William Elihu Woodruff (June 14, 1827 - February 5, 1914) was an American soldier who served as colonel of the 25th Illinois Volunteer Infantry Regiment during the American Civil War. Woodruff was given temporary brigade and division command in the Army of the Cumberland, but not promoted to brigadier general. He resigned in January 1863 out of frustration for his lack of advancement and was replaced by Brig. Gen. Thomas T. Crittenden.

==Biography==
Woodruff was born in Kentucky and educated in the common schools. He studied law, passed his bar exam, and established a successful practice in Louisville.

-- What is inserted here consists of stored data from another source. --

`src/hdl/hps_pkg.sv`:
```
// Shared constants for the host port status flag bank and its controller
package hps_pkg;
  // Bus geometry
  localparam int ADDR_W = 8;
  localparam int DATA_W = 32;
  localparam int CREDIT_W = 5;
  localparam int FLAG_W = 13;

  // Device register map
  localparam logic [7:0] STATUS_ZERO_OFFSET = 8'h08;
  localparam logic [31:0] STATUS_ZERO_RESET = 32'h00000040;

  // Field positions inside the status register
  localparam int CTRL_PROTECT_ERR_BIT = 12;
  localparam int TX_CHECK_SEQ_ERR_BIT = 11;
  localparam int TX_STAMP_READY_C_BIT = 10;
  localparam int TX_STAMP_READY_B_BIT = 9;
  localparam int TX_STAMP_READY_A_BIT = 8;
  localparam int PORT1_PHY_IRQ_BIT = 7;
  localparam int RESET_DONE_FLAG_BIT = 6;
  localparam int HEADER_PARITY_ERR_BIT = 5;
  localparam int CS_EARLY_LOSS_ERR_BIT = 4;
  localparam int RX_OVERFLOW_ERR_BIT = 3;
  localparam int TX_UNDERRUN_ERR_BIT = 2;
  localparam int TX_OVERFLOW_ERR_BIT = 1;
  localparam int TX_PROTO_ERR_BIT = 0;

  // Bits that a write of one clears; bit 7 and the reserved bits are read-only
  localparam logic [12:0] W1C_MASK = 13'h1F7F;

  // Transmit FIFO sizing and credit granularity
  localparam int TX_FIFO_BYTES = 4096;
  localparam int CHUNK_BYTES = 64;
  localparam logic [4:0] CREDIT_MAX = 5'h1F;

  // Controller register map on its software port
  localparam logic [7:0] HOST_CTRL_OFFSET = 8'h00;
  localparam logic [7:0] HOST_COPY_OFFSET = 8'h04;
  localparam logic [7:0] HOST_CLEAR_OFFSET = 8'h08;
  localparam logic [7:0] HOST_LINK_OFFSET = 8'h0C;
  localparam int HOST_AUTO_CLR_BIT = 0;
  localparam int HOST_POLL_BIT = 1;
  localparam logic HOST_AUTO_CLR_RESET = 1'b1;
  // Extra cycles after a clear so the retimed pin shows it before a new poll
  localparam logic [1:0] HOST_SETTLE = 2'h2;
endpackage : hps_pkg

```
`src/hdl/hps_link_if.sv`:
```
// Register and interrupt link between the status bank and its host controller
`timescale 1ns/10ps
interface hps_link_if;
  logic [7:0] addr;
  logic [31:0] wdata;
  logic wr;
  logic rd;
  logic [31:0] rdata;
  logic int_n;
  logic footer_ext_status_bit;
  logic [4:0] footer_tx_credit;

  modport dev (
    input addr,
    input wdata,
    input wr,
    input rd,
    output rdata,
    output int_n,
    output footer_ext_status_bit,
    output footer_tx_credit
  );

  modport host (
    output addr,
    output wdata,
    output wr,
    output rd,
    input rdata,
    input int_n,
    input footer_ext_status_bit,
    input footer_tx_credit
  );
endinterface : hps_link_if

```
`src/hdl/hps_sync.sv`:
```
// Two-stage synchroniser for a level arriving from outside the clock domain
`timescale 1ns/10ps
module hps_sync #(
  parameter logic RESET_VAL = 1'b0
) (
  input wire logic clk,
  input wire logic resetn,
  input wire logic din,
  output logic dout
);
  typedef struct packed {
    logic meta;
    logic stable;
  } hps_sync_state_t;

  hps_sync_state_t state_reg;
  hps_sync_state_t state_next;

  // First stage feeds only the second stage
  always_comb begin
    state_next = state_reg;
    state_next.meta = din;
    state_next.stable = state_reg.meta;
  end

  always_ff @(posedge clk or negedge resetn) begin
    if (!resetn) begin
      state_reg <= '{meta: RESET_VAL, stable: RESET_VAL};
    end else begin
      state_reg <= state_next;
    end
  end

  assign dout = state_reg.stable;
endmodule : hps_sync

```
`src/hdl/hps_status_dev.sv`:
```
// Device end: status and error flag bank of the host port
//
// Summary of operation
// RL1: Status resets to 0x40, bit 7 reads set until first read, upper bits read zero
// RL2: Reset-done flag holds interrupt pin low
// RL3: Reset-done flag raises footer extended-status bit
// RL4: Sticky flags clear only by writing one
// RL5: Protection error sets bit 12 when implemented
// RL6: Early chip-select loss sets bit 4
// RL7: Protection error also sets loss-of-frame
// RL8: Bad host frame check sets bit 11
// RL9: Bits 10..8 flag stamp slots C,B,A
// RL10: Bit 7 mirrors port 1 PHY interrupt
// RL11: PHY flag up after reset, masked by default
// RL12: Header parity failure sets bit 5 in chunk mode
// RL13: Receive buffer overflow sets bit 3
// RL14: Underrun flag only with cut-through; stops packet
// RL15: Host outpaces line rate in cut-through
// RL16: Overflow sets bit 1, drops frame until SOF
// RL17: Host checks free space before writing
// RL18: Transmit FIFO holds at least 4 kB
// RL19: Chunk DV without SV or repeated SV errors
// RL20: Size write during unfinished frame errors outside chunk mode
// RL21: Zero writes keep flags; set beats clear
//
// Implementation choice: the strobed register port.
`timescale 1ns/10ps
module hps_status_dev #(
  parameter bit PROTECT_IMPL = 1'b1,
  parameter int TX_FIFO_BYTES = hps_pkg::TX_FIFO_BYTES
) (
  input wire logic clk,
  input wire logic resetn,
  hps_link_if.dev link,
  input wire logic reset_done_evt,
  input wire logic ctrl_protect_evt,
  input wire logic cs_early_loss_evt,
  input wire logic header_parity_evt,
  input wire logic tx_check_seq_evt,
  input wire logic [2:0] tx_stamp_evt,
  input wire logic port1_phy_irq_in,
  input wire logic phy_irq_unmask,
  input wire logic rx_overflow_evt,
  input wire logic cut_through_en,
  input wire logic tx_underrun_evt,
  output logic tx_abort,
  input wire logic tx_overflow_evt,
  input wire logic tx_wr,
  input wire logic tx_sof,
  output logic tx_wr_accept,
  output logic tx_discard,
  input wire logic chunk_mode,
  input wire logic chunk_dv,
  input wire logic chunk_sv,
  input wire logic chunk_ev,
  input wire logic tx_frame_size_reg_wr,
  input wire logic tx_frame_incomplete,
  input wire logic [15:0] tx_fifo_used
);
  // A FIFO below 4 kB could let an overflow cut a frame in flight
  // RL18: FIFO size floor
  localparam bit FIFO_SIZE_OK = (TX_FIFO_BYTES >= hps_pkg::TX_FIFO_BYTES);
  localparam logic [16:0] FIFO_BYTES_W = 17'(TX_FIFO_BYTES);

  typedef struct packed {
    logic [12:0] flags;
    logic in_frame;
    logic drop;
    logic phy_boot;
    logic abort;
    logic [31:0] rdata;
    logic [4:0] credit;
  } hps_dev_state_t;

  hps_dev_state_t state_reg;
  hps_dev_state_t state_next;
  logic phy_irq_sync;
  logic [12:0] set_vec;
  logic [12:0] clr_vec;
  logic hit_wr;
  logic hit_rd;
  logic proto_chunk_err;
  logic phy_bit;

  // Free space in whole chunks, saturated to the footer field
  function automatic logic [4:0] hps_credit(input logic [15:0] used);
    logic [16:0] free_bytes;
    logic [16:0] chunks;
    free_bytes = 17'h00000;
    chunks = 17'h00000;
    if ({1'b0, used} < FIFO_BYTES_W) begin
      free_bytes = FIFO_BYTES_W - {1'b0, used};
    end
    chunks = free_bytes / 17'(hps_pkg::CHUNK_BYTES);
    if (chunks > {12'h000, hps_pkg::CREDIT_MAX}) begin
      hps_credit = hps_pkg::CREDIT_MAX;
    end else begin
      hps_credit = chunks[4:0];
    end
  endfunction : hps_credit

  // The PHY interrupt comes from another block's timing, so it is retimed
  hps_sync #(
    .RESET_VAL(1'b0)
  ) u_phy_sync (
    .clk(clk),
    .resetn(resetn),
    .din(port1_phy_irq_in),
    .dout(phy_irq_sync)
  );

  // Register decode
  assign hit_wr = link.wr && (link.addr == hps_pkg::STATUS_ZERO_OFFSET);
  assign hit_rd = link.rd && (link.addr == hps_pkg::STATUS_ZERO_OFFSET);

  // Chunk framing: data without a start, or a start inside an open frame
  // RL19: chunk framing check
  assign proto_chunk_err = chunk_mode && chunk_dv &&
                           ((!state_reg.in_frame && !chunk_sv) ||
                            (state_reg.in_frame && chunk_sv));

  // Bit 7 follows the PHY line, plus a boot latch until first read
  // RL10: PHY mirror
  // RL11: asserted after reset
  assign phy_bit = phy_irq_sync || state_reg.phy_boot;

  // Hardware set events per flag
  always_comb begin
    set_vec = 13'h0000;
    // RL2: internal reset finished
    set_vec[hps_pkg::RESET_DONE_FLAG_BIT] = reset_done_evt;
    // RL5: protection error only if built
    set_vec[hps_pkg::CTRL_PROTECT_ERR_BIT] = PROTECT_IMPL && ctrl_protect_evt;
    // RL6: early chip-select loss
    // RL7: protection error drags loss-of-frame
    set_vec[hps_pkg::CS_EARLY_LOSS_ERR_BIT] = cs_early_loss_evt ||
                                              (PROTECT_IMPL && ctrl_protect_evt);
    // RL8: bad frame check on host frame
    set_vec[hps_pkg::TX_CHECK_SEQ_ERR_BIT] = tx_check_seq_evt;
    // RL9: stamp slots C, B, A
    set_vec[hps_pkg::TX_STAMP_READY_C_BIT] = tx_stamp_evt[2];
    set_vec[hps_pkg::TX_STAMP_READY_B_BIT] = tx_stamp_evt[1];
    set_vec[hps_pkg::TX_STAMP_READY_A_BIT] = tx_stamp_evt[0];
    // RL12: header parity failure
    set_vec[hps_pkg::HEADER_PARITY_ERR_BIT] = chunk_mode && header_parity_evt;
    // RL13: receive buffer overflow
    set_vec[hps_pkg::RX_OVERFLOW_ERR_BIT] = rx_overflow_evt;
    // RL14: underrun counts only in cut-through
    set_vec[hps_pkg::TX_UNDERRUN_ERR_BIT] = cut_through_en && tx_underrun_evt;
    // RL16: host FIFO overflow
    set_vec[hps_pkg::TX_OVERFLOW_ERR_BIT] = tx_overflow_evt;
    // RL19: chunk protocol error
    // RL20: size written over unfinished frame
    set_vec[hps_pkg::TX_PROTO_ERR_BIT] = proto_chunk_err ||
                                         (!chunk_mode && tx_frame_size_reg_wr &&
                                          tx_frame_incomplete);
  end

  // Write-one clears, restricted to the clearable bits
  // RL4: write one to clear
  assign clr_vec = hit_wr ? (link.wdata[12:0] & hps_pkg::W1C_MASK) : 13'h0000;

  // Next-state logic for flags, framing and read data
  always_comb begin
    state_next = state_reg;
    // RL21: set wins over clear, zero keeps
    state_next.flags = (state_reg.flags & ~clr_vec) | set_vec;
    state_next.flags[hps_pkg::PORT1_PHY_IRQ_BIT] = 1'b0;
    if (!PROTECT_IMPL) begin
      state_next.flags[hps_pkg::CTRL_PROTECT_ERR_BIT] = 1'b0;
    end
    // Frame tracking for the chunk protocol
    if (chunk_mode && chunk_dv) begin
      if (chunk_ev) begin
        state_next.in_frame = 1'b0;
      end else if (chunk_sv) begin
        state_next.in_frame = 1'b1;
      end
    end
    // Overflow discards the frame until the next start of frame
    // RL16: drop until SOF
    if (tx_overflow_evt) begin
      state_next.drop = 1'b1;
    end else if (tx_sof) begin
      state_next.drop = 1'b0;
    end
    // RL14: stop packet on underrun
    state_next.abort = cut_through_en && tx_underrun_evt;
    // Boot indication is dropped once software has seen it
    if (hit_rd) begin
      state_next.phy_boot = 1'b0;
    end
    // RL17: credit for the footer
    state_next.credit = FIFO_SIZE_OK ? hps_credit(tx_fifo_used) : 5'h00;
    // Read data is valid only in the cycle after the strobe
    // RL1: reserved bits read zero
    state_next.rdata = 32'h00000000;
    if (hit_rd) begin
      state_next.rdata[12:0] = state_reg.flags;
      state_next.rdata[hps_pkg::PORT1_PHY_IRQ_BIT] = phy_bit;
    end
  end

  // RL1: reset value with only reset-done set
  always_ff @(posedge clk or negedge resetn) begin
    if (!resetn) begin
      state_reg <= '{flags: hps_pkg::STATUS_ZERO_RESET[12:0],
                     in_frame: 1'b0,
                     drop: 1'b0,
                     phy_boot: 1'b1,
                     abort: 1'b0,
                     rdata: 32'h00000000,
                     credit: 5'h00};
    end else begin
      state_reg <= state_next;
    end
  end

  // Interrupt pin: reset-done is nonmaskable, PHY line is gated
  // RL2: nonmaskable reset-done assertion
  // RL11: PHY interrupt masked by default
  assign link.int_n = !(state_reg.flags[hps_pkg::RESET_DONE_FLAG_BIT] ||
                        (phy_bit && phy_irq_unmask));
  // RL3: extended status while reset-done set
  assign link.footer_ext_status_bit = state_reg.flags[hps_pkg::RESET_DONE_FLAG_BIT];
  assign link.footer_tx_credit = state_reg.credit;
  assign link.rdata = state_reg.rdata;

  // Writes during a discarded frame are swallowed
  // RL16: ignore writes until SOF
  assign tx_wr_accept = tx_wr && !state_reg.drop && !tx_overflow_evt;
  assign tx_discard = state_reg.drop;
  assign tx_abort = state_reg.abort;
endmodule : hps_status_dev

```
`src/flat_wrapper.sv`:
```
// flat-port wrapper written by rule: the top's interface ports become plain ports
module hps_status_dev_flat 
#(
  parameter bit PROTECT_IMPL = 1'b1,
  parameter int TX_FIFO_BYTES = hps_pkg::TX_FIFO_BYTES
)
  (clk, resetn, reset_done_evt, ctrl_protect_evt, cs_early_loss_evt, header_parity_evt, tx_check_seq_evt, tx_stamp_evt, port1_phy_irq_in, phy_irq_unmask, rx_overflow_evt, cut_through_en, tx_underrun_evt, tx_abort, tx_overflow_evt, tx_wr, tx_sof, tx_wr_accept, tx_discard, chunk_mode, chunk_dv, chunk_sv, chunk_ev, tx_frame_size_reg_wr, tx_frame_incomplete, tx_fifo_used, link_addr, link_wdata, link_wr, link_rd, link_rdata, link_int_n, link_footer_ext_status_bit, link_footer_tx_credit);
  hps_link_if link_i ();
  input wire logic clk;
  input wire logic resetn;
  input wire logic reset_done_evt;
  input wire logic ctrl_protect_evt;
  input wire logic cs_early_loss_evt;
  input wire logic header_parity_evt;
  input wire logic tx_check_seq_evt;
  input wire logic [2:0] tx_stamp_evt;
  input wire logic port1_phy_irq_in;
  input wire logic phy_irq_unmask;
  input wire logic rx_overflow_evt;
  input wire logic cut_through_en;
  input wire logic tx_underrun_evt;
  output logic tx_abort;
  input wire logic tx_overflow_evt;
  input wire logic tx_wr;
  input wire logic tx_sof;
  output logic tx_wr_accept;
  output logic tx_discard;
  input wire logic chunk_mode;
  input wire logic chunk_dv;
  input wire logic chunk_sv;
  input wire logic chunk_ev;
  input wire logic tx_frame_size_reg_wr;
  input wire logic tx_frame_incomplete;
  input wire logic [15:0] tx_fifo_used;
  input wire logic [$bits(link_i.addr)-1:0] link_addr;
  input wire logic [$bits(link_i.wdata)-1:0] link_wdata;
  input wire logic [$bits(link_i.wr)-1:0] link_wr;
  input wire logic [$bits(link_i.rd)-1:0] link_rd;
  output wire logic [$bits(link_i.rdata)-1:0] link_rdata;
  output wire logic [$bits(link_i.int_n)-1:0] link_int_n;
  output wire logic [$bits(link_i.footer_ext_status_bit)-1:0] link_footer_ext_status_bit;
  output wire logic [$bits(link_i.footer_tx_credit)-1:0] link_footer_tx_credit;
  assign link_i.addr = link_addr;
  assign link_i.wdata = link_wdata;
  assign link_i.wr = link_wr;
  assign link_i.rd = link_rd;
  assign link_rdata = link_i.rdata;
  assign link_int_n = link_i.int_n;
  assign link_footer_ext_status_bit = link_i.footer_ext_status_bit;
  assign link_footer_tx_credit = link_i.footer_tx_credit;
  hps_status_dev #(.PROTECT_IMPL(PROTECT_IMPL), .TX_FIFO_BYTES(TX_FIFO_BYTES)) u_core (.clk(clk), .resetn(resetn), .link(link_i), .reset_done_evt(reset_done_evt), .ctrl_protect_evt(ctrl_protect_evt), .cs_early_loss_evt(cs_early_loss_evt), .header_parity_evt(header_parity_evt), .tx_check_seq_evt(tx_check_seq_evt), .tx_stamp_evt(tx_stamp_evt), .port1_phy_irq_in(port1_phy_irq_in), .phy_irq_unmask(phy_irq_unmask), .rx_overflow_evt(rx_overflow_evt), .cut_through_en(cut_through_en), .tx_underrun_evt(tx_underrun_evt), .tx_abort(tx_abort), .tx_overflow_evt(tx_overflow_evt), .tx_wr(tx_wr), .tx_sof(tx_sof), .tx_wr_accept(tx_wr_accept), .tx_discard(tx_discard), .chunk_mode(chunk_mode), .chunk_dv(chunk_dv), .chunk_sv(chunk_sv), .chunk_ev(chunk_ev), .tx_frame_size_reg_wr(tx_frame_size_reg_wr), .tx_frame_incomplete(tx_frame_incomplete), .tx_fifo_used(tx_fifo_used));
endmodule
```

He established strong ties with the local Republican Party.

Early in the war, Woodruff was colonel of the 2nd Kentucky Infantry. He was captured at the Battle of Scary Creek in western Virginia in 1861 and imprisoned for nine months in a Confederate prisoner-of-war camp. In April 1862 he was released in a prisoner exchange and placed in command of the 25th Illinois Infantry. He led a brigade in Jefferson C. Davis's division at the Battle of Stones River in late 1862. He fell from his horse and fractured his right ankle and badly damaged his right knee, incapacitating him for several months. During his recovery, he tendered his resignation in a letter dated January 19, 1863, to General Davis.

Woodruff was also very active in Freemasonry in Kentucky. In a Masonic career spanning fifty years, he "advanced through the chairs" in Clarke Lodge No. 51 in Louisville until his election as Master of that lodge in 1855. Also active in the Grand Lodge of Kentucky, he served on several Grand Lodge committees, and was appointed as a minor Grand Lodge officer in 1859 by the Grand Master of Kentucky, Rob Morris. In 1860, along with other Louisville Masons, he chartered a new lodge – Falls City Lodge No. 376 – and served as its first Senior Warden.